Some facts about smoking:

  • Someone who smokes no more than five cigarettes a day and smokes at least four days a week is called a chipper. A chipper can easily quit smoking.
  • The children of smokers are more than twice as likely to smoke as the children of nonsmokers. It is more a matter of genes than a matter of upbringing.
  • A fifth of all smokers don’t smoke every day.
  • Of all the teenagers who experiment with cigarettes, only about a third ever go on to smoke regularly.
  • Heavy smokers tend to remember their first experience where they feel a buzz from their first few puffs. Light smokers don’t remember much.
  • Smoking craving is related with depression and stress. A smoker does not feel the need to smoke as much in a joyful environment.
  • Similarity is noticeable in careers of smokers. In a relaxed gathering of actors, musicians, or hair-dressers on the one hand, or civil engineers, electricians, or computer programmers on the other, observe how much smoking is going on. The difference should be dramatic.
  • Smoking habit is more acute in people with emotional and behavioral problem. Close to 90 percent schizophrenics smoke.
  • One needs to intake around six milligrams (addiction threshold) of nicotine daily to get addicted. The tolerance for nicotine varies person to person. A low tolerant person doesn’t get addicted as they can’t extract the pleasures so much.

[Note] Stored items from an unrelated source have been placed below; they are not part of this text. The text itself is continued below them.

`config.mk`:
```
export PLATFORM = sky130hd
export DESIGN_NAME = block_bitmap_allocator_core
export DESIGN_NICKNAME = d
export VERILOG_FILES = /design/src/sv/bba_pkg.sv /design/src/sv/bba_bitmap_mem.sv /design/src/sv/bba_find_free.sv /design/src/sv/block_bitmap_allocator_core.sv
export SDC_FILE = /design/constraint.sdc
export NUM_CORES = 1
export LEC_CHECK = 0
export ABC_AREA = 1
export BUFFER_PORTS_ARGS = -buffer_cell sky130_fd_sc_hd__buf_2
export CAP_MARGIN = 30
export CORE_ASPECT_RATIO = 0.5
export CORE_UTILIZATION = 40
export DETAILED_ROUTE_END_ITERATION = 10
export HOLD_SLACK_MARGIN = 0.06
export PLACE_DENSITY_LB_ADDON = 0.08
export SLEW_MARGIN = 0
export SYNTH_ARGS = -nofsm -noshare
export SYNTH_HDL_FRONTEND = slang
export SYNTH_HIERARCHICAL = 1
export SYNTH_SLANG_ARGS = --single-unit
```
`constraint.sdc`:
```
create_clock -name clock -period 5.9 [get_ports clock]
set_input_delay 1.475 -clock clock [delete_from_list [all_inputs] [get_ports clock]]
set_output_delay 1.475 -clock clock [all_outputs]
set_load 0.01 [all_outputs]
```
File: src/rtl/rotary_encoder_setpoint_editor_top_assert.svh
// Assertion macros for the rotary encoder setpoint editor.
// Used by rotary_encoder_setpoint_editor_top; needs clk_i and rst_ni in scope.
`ifndef ROTARY_ENCODER_SETPOINT_EDITOR_TOP_ASSERT_SVH
`define ROTARY_ENCODER_SETPOINT_EDITOR_TOP_ASSERT_SVH

// Generic form: explicit clock and active-low reset.
`define RSE_ASSERT_CLK(label, clk, rst_n, prop, msg) \
  label: assert property (@(posedge clk) disable iff (!(rst_n)) (prop)) else $error(msg);

// Default form: the block's own clock and reset.
`define RSE_ASSERT(label, prop, msg) \
  `RSE_ASSERT_CLK(label, clk_i, rst_ni, prop, msg)

`endif

File: src/rtl/rse_pkg.sv
// Package for the rotary encoder setpoint editor: widths, codes, reset values.
// No dependencies.
package rse_pkg;

  localparam int POSITION_BITS_DEF = 16;
  localparam int FREQ_BITS_DEF     = 24;

  localparam int PINS_W     = 2;
  localparam int STEP_W     = 2;
  localparam int POS_OUT_W  = 16;
  localparam int FREQ_OUT_W = 24;
  localparam int DUTY_W     = 10;
  localparam int TARGET_W   = 2;
  localparam int CFG_IDX_W  = 3;
  localparam int CFG_DATA_W = 24;

  // Register map
  typedef enum logic [CFG_IDX_W-1:0] {
    CFG_EDIT_TARGET = 3'd0,
    CFG_FREQ_MIN    = 3'd1,
    CFG_FREQ_MAX    = 3'd2,
    CFG_DUTY_MIN    = 3'd3,
    CFG_DUTY_MAX    = 3'd4
  } cfg_idx_e;

  // Edit target codes; codes 2 and 3 edit nothing
  localparam logic [TARGET_W-1:0] EDIT_FREQ = 2'd0;
  localparam logic [TARGET_W-1:0] EDIT_DUTY = 2'd1;

  // Pin states, pin_a in bit 1, pin_b in bit 0
  localparam logic [PINS_W-1:0] PINS_LOW  = 2'b00;
  localparam logic [PINS_W-1:0] PINS_B_HI = 2'b01;
  localparam logic [PINS_W-1:0] PINS_A_HI = 2'b10;
  localparam logic [PINS_W-1:0] PINS_HIGH = 2'b11;

  // Step codes
  localparam logic signed [STEP_W-1:0] STEP_NONE = 2'sb00;
  localparam logic signed [STEP_W-1:0] STEP_UP   = 2'sb01;
  localparam logic signed [STEP_W-1:0] STEP_DOWN = 2'sb11;

  // Reset values
  localparam logic [FREQ_OUT_W-1:0] FREQ_MIN_RST  = 24'd1;
  localparam logic [FREQ_OUT_W-1:0] FREQ_MAX_RST  = 24'd10000000;
  localparam logic [DUTY_W-1:0]     DUTY_MIN_RST  = 10'd1;
  localparam logic [DUTY_W-1:0]     DUTY_MAX_RST  = 10'd1000;
  localparam logic [DUTY_W-1:0]     DUTY_VAL_RST  = 10'd501;
  localparam int                    FREQ_VAL_RST  = 2;

endpackage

“Teens, in other words, would continue to experiment with cigarettes for all the reasons that they have ever experimented with cigarettes because the habit is contagious, because cool kids are smoking, because they want to fit in. But, because of the reduction of nicotine levels below the addiction threshold, the habit would no longer be sticky. Cigarette smoking would be less like the flu and more like the common cold: easily caught but easily defeated.”